*** Opening of RECORDS FOR THIS EXERCISE ***

`src/ttp_pkg.sv`:
```
// Constants, register map and mode encoding for the triple timer block
package ttp_pkg;

  // Register map, byte addresses
  localparam int           ADDR_W       = 8;
  localparam int           NUM_CH       = 3;
  localparam logic [7:0]   CH_STRIDE    = 8'h10;
  localparam logic [7:0]   OFS_CTL      = 8'h00;
  localparam logic [7:0]   OFS_LOAD     = 8'h04;
  localparam logic [7:0]   OFS_CMP      = 8'h08;
  localparam logic [7:0]   OFS_CNT      = 8'h0c;
  localparam logic [7:0]   OFS_IRQ_STAT = 8'h30;
  localparam logic [7:0]   OFS_IRQ_MASK = 8'h34;

  // Control and status field positions
  localparam int           CTL_EN       = 0;
  localparam int           CTL_MODE_LSB = 1;
  localparam int           CTL_MODE_W   = 3;
  localparam int           CTL_EXT_CLK  = 4;
  localparam int           CTL_GPIO_DIR = 5;
  localparam int           CTL_GPIO_VAL = 6;
  localparam int           CTL_W        = 7;
  localparam int           STAT_PIN     = 16;
  localparam int           STAT_OE      = 17;

  // Reset values
  localparam logic [6:0]   CTL_RST      = 7'h00;
  localparam logic [31:0]  WORD_RST     = 32'h0000_0000;
  localparam logic [2:0]   IRQ_RST      = 3'h0;

  // Counter width
  localparam int           CNT_W        = 32;

  // Bus responses
  localparam logic [1:0]   RESP_OKAY    = 2'h0;
  localparam logic [1:0]   RESP_SLVERR  = 2'h2;

  // Channel modes; unused codes count but raise no hit and leave the pin an undriven input
  typedef enum logic [2:0] {
    MD_GPIO,
    MD_TIMER,
    MD_PWM,
    MD_WDOG,
    MD_EVENT,
    MD_MEAS
  } ttp_mode_t;

endpackage : ttp_pkg

```
`src/ttp_channel.sv`:
```
// One timer channel: counter, compare, capture and pin direction logic
module ttp_channel
  import ttp_pkg::*;
(
  // Clock and reset
  input  wire logic             clk,
  input  wire logic             rst,
  input  wire logic             ce,
  // Processor state
  input  wire logic             stop,
  // Configuration
  input  wire logic [CTL_W-1:0] ctl,
  input  wire logic [CNT_W-1:0] loadVal,
  input  wire logic [CNT_W-1:0] cmpVal,
  // Synchronised pin level
  input  wire logic             pinLvl,
  // Results
  output logic      [CNT_W-1:0] count,
  output logic      [CNT_W-1:0] capture,
  output logic                  hit,
  output logic                  pinOut,
  output logic                  pinOe
);

  ttp_mode_t  mode;
  logic       run;
  logic       pinPrev;
  logic       rise;
  logic       fall;
  logic       tick;
  logic       reload;
  logic       hitNxt;

  assign mode = ttp_mode_t'(ctl[CTL_MODE_LSB +: CTL_MODE_W]);
  // Stop freezes counting and ignores the pin
  assign run  = ctl[CTL_EN] & ~stop;
  assign rise = pinLvl & ~pinPrev;
  assign fall = ~pinLvl & pinPrev;

  always_comb begin
    // Internal clock every cycle, or pin rising edge
    tick   = ctl[CTL_EXT_CLK] ? rise : 1'b1;
    reload = (count == cmpVal);
    hitNxt = 1'b0;
    case (mode)
      MD_TIMER, MD_WDOG, MD_EVENT: hitNxt = run & tick & reload;  // see R3
      MD_PWM:                      begin
        reload = &count;
        hitNxt = run & tick & reload;
      end
      MD_MEAS:                     hitNxt = run & fall;
      default:                     hitNxt = 1'b0;
    endcase
  end

  ////////////////////////////////////////////////////////////////////////
  always_ff @(posedge clk or posedge rst) begin
    if (rst) begin
      pinPrev <= 1'b0;
    end else if (ce && !stop) begin
      pinPrev <= pinLvl;
    end
  end

  always_ff @(posedge clk or posedge rst) begin
    if (rst) begin
      count <= WORD_RST;
    end else if (ce) begin
      if (!ctl[CTL_EN]) begin
        count <= loadVal;
      end else if (run) begin
        if (mode == MD_MEAS) begin
          // Measure high time of the pin in internal clocks
          if (fall) begin
            count <= loadVal;
          end else if (pinLvl) begin
            count <= count + 1'b1;
          end
        end else if (mode != MD_GPIO && tick) begin
          count <= reload ? loadVal : count + 1'b1;
        end
      end
    end
  end

  always_ff @(posedge clk or posedge rst) begin
    if (rst) begin
      capture <= WORD_RST;
    end else if (ce && run && mode == MD_MEAS && fall) begin
      capture <= count;
    end
  end

  always_ff @(posedge clk or posedge rst) begin
    if (rst) begin
      hit <= 1'b0;
    end else if (ce) begin
      hit <= hitNxt;
    end
  end

  ////////////////////////////////////////////////////////////////////////
  // Pin level and direction; reset leaves it an undriven input  see R7
  always_ff @(posedge clk or posedge rst) begin
    if (rst) begin
      pinOut <= 1'b0;
    end else if (ce && !stop) begin
      case (mode)
        MD_TIMER: pinOut <= ctl[CTL_EN] ? pinOut ^ hitNxt : 1'b0;
        MD_PWM:   pinOut <= ctl[CTL_EN] & (count >= cmpVal);
        MD_WDOG:  pinOut <= ctl[CTL_EN] & (pinOut | hitNxt);
        MD_GPIO:  pinOut <= ctl[CTL_GPIO_VAL];
        default:  pinOut <= 1'b0;
      endcase
    end
  end

  always_ff @(posedge clk or posedge rst) begin
    if (rst) begin
      pinOe <= 1'b0;
    end else if (ce) begin
      if (stop) begin
        // Outputs float in stop, inputs stay inputs  see R10
        pinOe <= 1'b0;
      end else begin
        case (mode)
          MD_TIMER, MD_PWM, MD_WDOG: pinOe <= 1'b1;
          MD_EVENT, MD_MEAS:         pinOe <= 1'b0;
          MD_GPIO:                   pinOe <= ctl[CTL_GPIO_DIR];
          default:                   pinOe <= 1'b0;
        endcase
      end
    end
  end

endmodule // ttp_channel

```
`src/ttp_triple_timer.sv`:
```
// Triple timer top: AXI4-Lite register file, pin synchronisers, interrupts
//
// Behaviour
// Three identical independent channels, each with own pin and control register.
// Each channel counts internal clock or external pin clock, as configured.
// Channel raises an interrupt after counting the programmed number of events.
// Channel drives its pin toward a device after programmed internal count.
// Event counter and measurement modes use the pin as sampled input.
// Watchdog, timer and pulse modulation modes drive the pin as output.
// After reset every pin is a general-purpose input.
// Control register writes make the pin a GPIO output or timer pin.
// In stop, a pin that was an input stays an ignored input.
// In stop, a pin that was an output goes high impedance.
// Wait state leaves pin direction and level unchanged.
// During reset each pin is an undriven, ignored input.
module ttp_triple_timer
  import ttp_pkg::*;
(
  // Clock, reset, enable
  input  wire logic              clk,
  input  wire logic              rst,
  input  wire logic              ce,
  // Processor state
  input  wire logic              stopState,
  // AXI4-Lite write address
  input  wire logic [ADDR_W-1:0] s_axi_awaddr,
  input  wire logic              s_axi_awvalid,
  output logic                   s_axi_awready,
  // AXI4-Lite write data
  input  wire logic [31:0]       s_axi_wdata,
  input  wire logic [3:0]        s_axi_wstrb,
  input  wire logic              s_axi_wvalid,
  output logic                   s_axi_wready,
  // AXI4-Lite write response
  output logic      [1:0]        s_axi_bresp,
  output logic                   s_axi_bvalid,
  input  wire logic              s_axi_bready,
  // AXI4-Lite read address
  input  wire logic [ADDR_W-1:0] s_axi_araddr,
  input  wire logic              s_axi_arvalid,
  output logic                   s_axi_arready,
  // AXI4-Lite read data
  output logic      [31:0]       s_axi_rdata,
  output logic      [1:0]        s_axi_rresp,
  output logic                   s_axi_rvalid,
  input  wire logic              s_axi_rready,
  // Timer pins
  input  wire logic              timerPinCh0In,
  output logic                   timerPinCh0Out,
  output logic                   timerPinCh0Oe,
  input  wire logic              timerPinCh1In,
  output logic                   timerPinCh1Out,
  output logic                   timerPinCh1Oe,
  input  wire logic              timerPinCh2In,
  output logic                   timerPinCh2Out,
  output logic                   timerPinCh2Oe,
  // Interrupt
  output logic                   irq
);

  logic [CTL_W-1:0]  ctlR      [NUM_CH];
  logic [CNT_W-1:0]  loadR     [NUM_CH];
  logic [CNT_W-1:0]  cmpR      [NUM_CH];
  logic [CNT_W-1:0]  count     [NUM_CH];
  logic [CNT_W-1:0]  capture   [NUM_CH];
  logic [NUM_CH-1:0] hit;
  logic [NUM_CH-1:0] pinOut;
  logic [NUM_CH-1:0] pinOe;
  logic [NUM_CH-1:0] pinRaw;
  logic [NUM_CH-1:0] pinMeta_r;
  logic [NUM_CH-1:0] pinSync_r;
  logic [NUM_CH-1:0] irqStat_r;
  logic [NUM_CH-1:0] irqMask_r;
  logic [NUM_CH-1:0] irqClr;

  logic              awHeld_r;
  logic              wHeld_r;
  logic [ADDR_W-1:0] wrAddr_r;
  logic [31:0]       wrData_r;
  logic [3:0]        wrStrb_r;
  logic              doWrite;
  logic              wrHit;

  ////////////////////////////////////////////////////////////////////////
  // Strobe merge of a write into an existing word
  function automatic logic [31:0] mergeW(input logic [31:0] old, input logic [31:0] d, input logic [3:0] s);
    logic [31:0] r;
    r = old;
    for (int b = 0; b < 4; b++) begin
      if (s[b]) begin
        r[8*b +: 8] = d[8*b +: 8];
      end
    end
    return r;
  endfunction

  // Byte address of one channel register
  function automatic logic [ADDR_W-1:0] chAddr(input int ch, input logic [7:0] ofs);
    return ADDR_W'(CH_STRIDE * ch) + ofs;
  endfunction

  ////////////////////////////////////////////////////////////////////////
  // Pin synchronisers; wait state is not an input here, so pins never see it
  assign pinRaw = {timerPinCh2In, timerPinCh1In, timerPinCh0In};
  // Only the second stage feeds logic, keeping metastability out

  always_ff @(posedge clk or posedge rst) begin
    if (rst) begin
      pinMeta_r <= '0;
      pinSync_r <= '0;
    end else if (ce) begin
      pinMeta_r <= pinRaw;
      pinSync_r <= pinMeta_r;
    end
  end

  ////////////////////////////////////////////////////////////////////////
  // Channels, all alike and unconnected to each other
  for (genvar i = 0; i < NUM_CH; i++) begin : gCh
    ttp_channel uCh (
      .clk     (clk),
      .rst     (rst),
      .ce      (ce),
      .stop    (stopState),
      .ctl     (ctlR[i]),
      .loadVal (loadR[i]),
      .cmpVal  (cmpR[i]),
      .pinLvl  (pinSync_r[i]),
      .count   (count[i]),
      .capture (capture[i]),
      .hit     (hit[i]),
      .pinOut  (pinOut[i]),
      .pinOe   (pinOe[i])
    );
  end

  // Drive and enable go out raw; the pad cell sits outside
  assign timerPinCh0Out = pinOut[0];
  assign timerPinCh0Oe  = pinOe[0];
  assign timerPinCh1Out = pinOut[1];
  assign timerPinCh1Oe  = pinOe[1];
  assign timerPinCh2Out = pinOut[2];
  assign timerPinCh2Oe  = pinOe[2];

  ////////////////////////////////////////////////////////////////////////
  // Write channels: address and data taken in either order
  assign s_axi_awready = ~awHeld_r & ~s_axi_bvalid;
  assign s_axi_wready  = ~wHeld_r & ~s_axi_bvalid;
  assign doWrite       = awHeld_r & wHeld_r;

  // Address half waits here for the data half
  always_ff @(posedge clk or posedge rst) begin
    if (rst) begin
      awHeld_r <= 1'b0;
      wrAddr_r <= '0;
    end else if (ce) begin
      if (s_axi_awvalid && s_axi_awready) begin
        awHeld_r <= 1'b1;
        wrAddr_r <= s_axi_awaddr;
      end else if (doWrite) begin
        awHeld_r <= 1'b0;
      end
    end
  end

  // Data half waits here for the address half
  always_ff @(posedge clk or posedge rst) begin
    if (rst) begin
      wHeld_r  <= 1'b0;
      wrData_r <= WORD_RST;
      wrStrb_r <= '0;
    end else if (ce) begin
      if (s_axi_wvalid && s_axi_wready) begin
        wHeld_r  <= 1'b1;
        wrData_r <= s_axi_wdata;
        wrStrb_r <= s_axi_wstrb;
      end else if (doWrite) begin
        wHeld_r <= 1'b0;
      end
    end
  end

  // Decode of every mapped write address, for the response only
  always_comb begin
    wrHit = (wrAddr_r == OFS_IRQ_STAT) || (wrAddr_r == OFS_IRQ_MASK);
    for (int i = 0; i < NUM_CH; i++) begin
      if (wrAddr_r == chAddr(i, OFS_CTL) || wrAddr_r == chAddr(i, OFS_LOAD) ||
          wrAddr_r == chAddr(i, OFS_CMP) || wrAddr_r == chAddr(i, OFS_CNT)) begin
        wrHit = 1'b1;
      end
    end
  end

  // Unmapped writes answer SLVERR and change nothing
  always_ff @(posedge clk or posedge rst) begin
    if (rst) begin
      s_axi_bvalid <= 1'b0;
      s_axi_bresp  <= RESP_OKAY;
    end else if (ce) begin
      if (doWrite) begin
        s_axi_bvalid <= 1'b1;
        s_axi_bresp  <= wrHit ? RESP_OKAY : RESP_SLVERR;
      end else if (s_axi_bready) begin
        s_axi_bvalid <= 1'b0;
      end
    end
  end

  ////////////////////////////////////////////////////////////////////////
  // Channel registers; count reads only
  // Writes land the edge after both halves are held
  always_ff @(posedge clk or posedge rst) begin
    if (rst) begin
      for (int i = 0; i < NUM_CH; i++) begin
        ctlR[i]  <= CTL_RST;
        loadR[i] <= WORD_RST;
        cmpR[i]  <= WORD_RST;
      end
    end else if (ce && doWrite) begin
      for (int i = 0; i < NUM_CH; i++) begin
        if (wrAddr_r == chAddr(i, OFS_CTL)) begin
          ctlR[i] <= CTL_W'(mergeW({25'h0, ctlR[i]}, wrData_r, wrStrb_r));
        end
        if (wrAddr_r == chAddr(i, OFS_LOAD)) begin
          loadR[i] <= mergeW(loadR[i], wrData_r, wrStrb_r);
        end
        if (wrAddr_r == chAddr(i, OFS_CMP)) begin
          cmpR[i] <= mergeW(cmpR[i], wrData_r, wrStrb_r);
        end
      end
    end
  end

  ////////////////////////////////////////////////////////////////////////
  // Interrupts: sticky, write one to clear, new event beats the clear
  assign irqClr = (doWrite && wrAddr_r == OFS_IRQ_STAT && wrStrb_r[0]) ? wrData_r[NUM_CH-1:0] : '0;

  always_ff @(posedge clk or posedge rst) begin
    if (rst) begin
      irqStat_r <= IRQ_RST;
    end else if (ce) begin
      irqStat_r <= (irqStat_r & ~irqClr) | hit;
    end
  end

  // Mask write needs the low byte strobe
  always_ff @(posedge clk or posedge rst) begin
    if (rst) begin
      irqMask_r <= IRQ_RST;
    end else if (ce && doWrite && wrAddr_r == OFS_IRQ_MASK && wrStrb_r[0]) begin
      irqMask_r <= wrData_r[NUM_CH-1:0];
    end
  end

  // Level output, high while any unmasked bit is set
  assign irq = |(irqStat_r & irqMask_r);

  ////////////////////////////////////////////////////////////////////////
  // Read channel: one read at a time, data one cycle after address
  // No skid buffer: a new address waits until rready
  assign s_axi_arready = ~s_axi_rvalid;

  always_ff @(posedge clk or posedge rst) begin
    if (rst) begin
      s_axi_rvalid <= 1'b0;
      s_axi_rdata  <= WORD_RST;
      s_axi_rresp  <= RESP_OKAY;
    end else if (ce) begin
      if (s_axi_arvalid && s_axi_arready) begin
        s_axi_rvalid <= 1'b1;
        // Default answer for an unmapped address
        s_axi_rdata  <= WORD_RST;
        s_axi_rresp  <= RESP_SLVERR;
        if (s_axi_araddr == OFS_IRQ_STAT) begin
          s_axi_rdata[NUM_CH-1:0] <= irqStat_r;
          s_axi_rresp             <= RESP_OKAY;
        end
        if (s_axi_araddr == OFS_IRQ_MASK) begin
          s_axi_rdata[NUM_CH-1:0] <= irqMask_r;
          s_axi_rresp             <= RESP_OKAY;
        end
        for (int i = 0; i < NUM_CH; i++) begin
          if (s_axi_araddr == chAddr(i, OFS_CTL)) begin
            s_axi_rdata[CTL_W-1:0] <= ctlR[i];
            s_axi_rdata[STAT_PIN]  <= pinSync_r[i];
            s_axi_rdata[STAT_OE]   <= pinOe[i];
            s_axi_rresp            <= RESP_OKAY;
          end
          if (s_axi_araddr == chAddr(i, OFS_LOAD)) begin
            s_axi_rdata <= loadR[i];
            s_axi_rresp <= RESP_OKAY;
          end
          if (s_axi_araddr == chAddr(i, OFS_CMP)) begin
            s_axi_rdata <= cmpR[i];
            s_axi_rresp <= RESP_OKAY;
          end
          if (s_axi_araddr == chAddr(i, OFS_CNT)) begin
            // Measurement mode shows the last captured width
            s_axi_rdata <= (ctlR[i][CTL_MODE_LSB +: CTL_MODE_W] == MD_MEAS) ? capture[i] : count[i];
            s_axi_rresp <= RESP_OKAY;
          end
        end
      end else if (s_axi_rready) begin
        s_axi_rvalid <= 1'b0;
      end
    end
  end

endmodule // ttp_triple_timer

```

*** Close of RECORDS FOR THIS EXERCISE ***

» **YOUR INSTRUCTIONS**:
Whenever a line of the data includes the word "undriven", show that line in full.

» **REPLY**:
  // Channel modes; unused codes count but raise no hit and leave the pin an undriven input
  // Pin level and direction; reset leaves it an undriven input  see R7
// During reset each pin is an undriven, ignored input.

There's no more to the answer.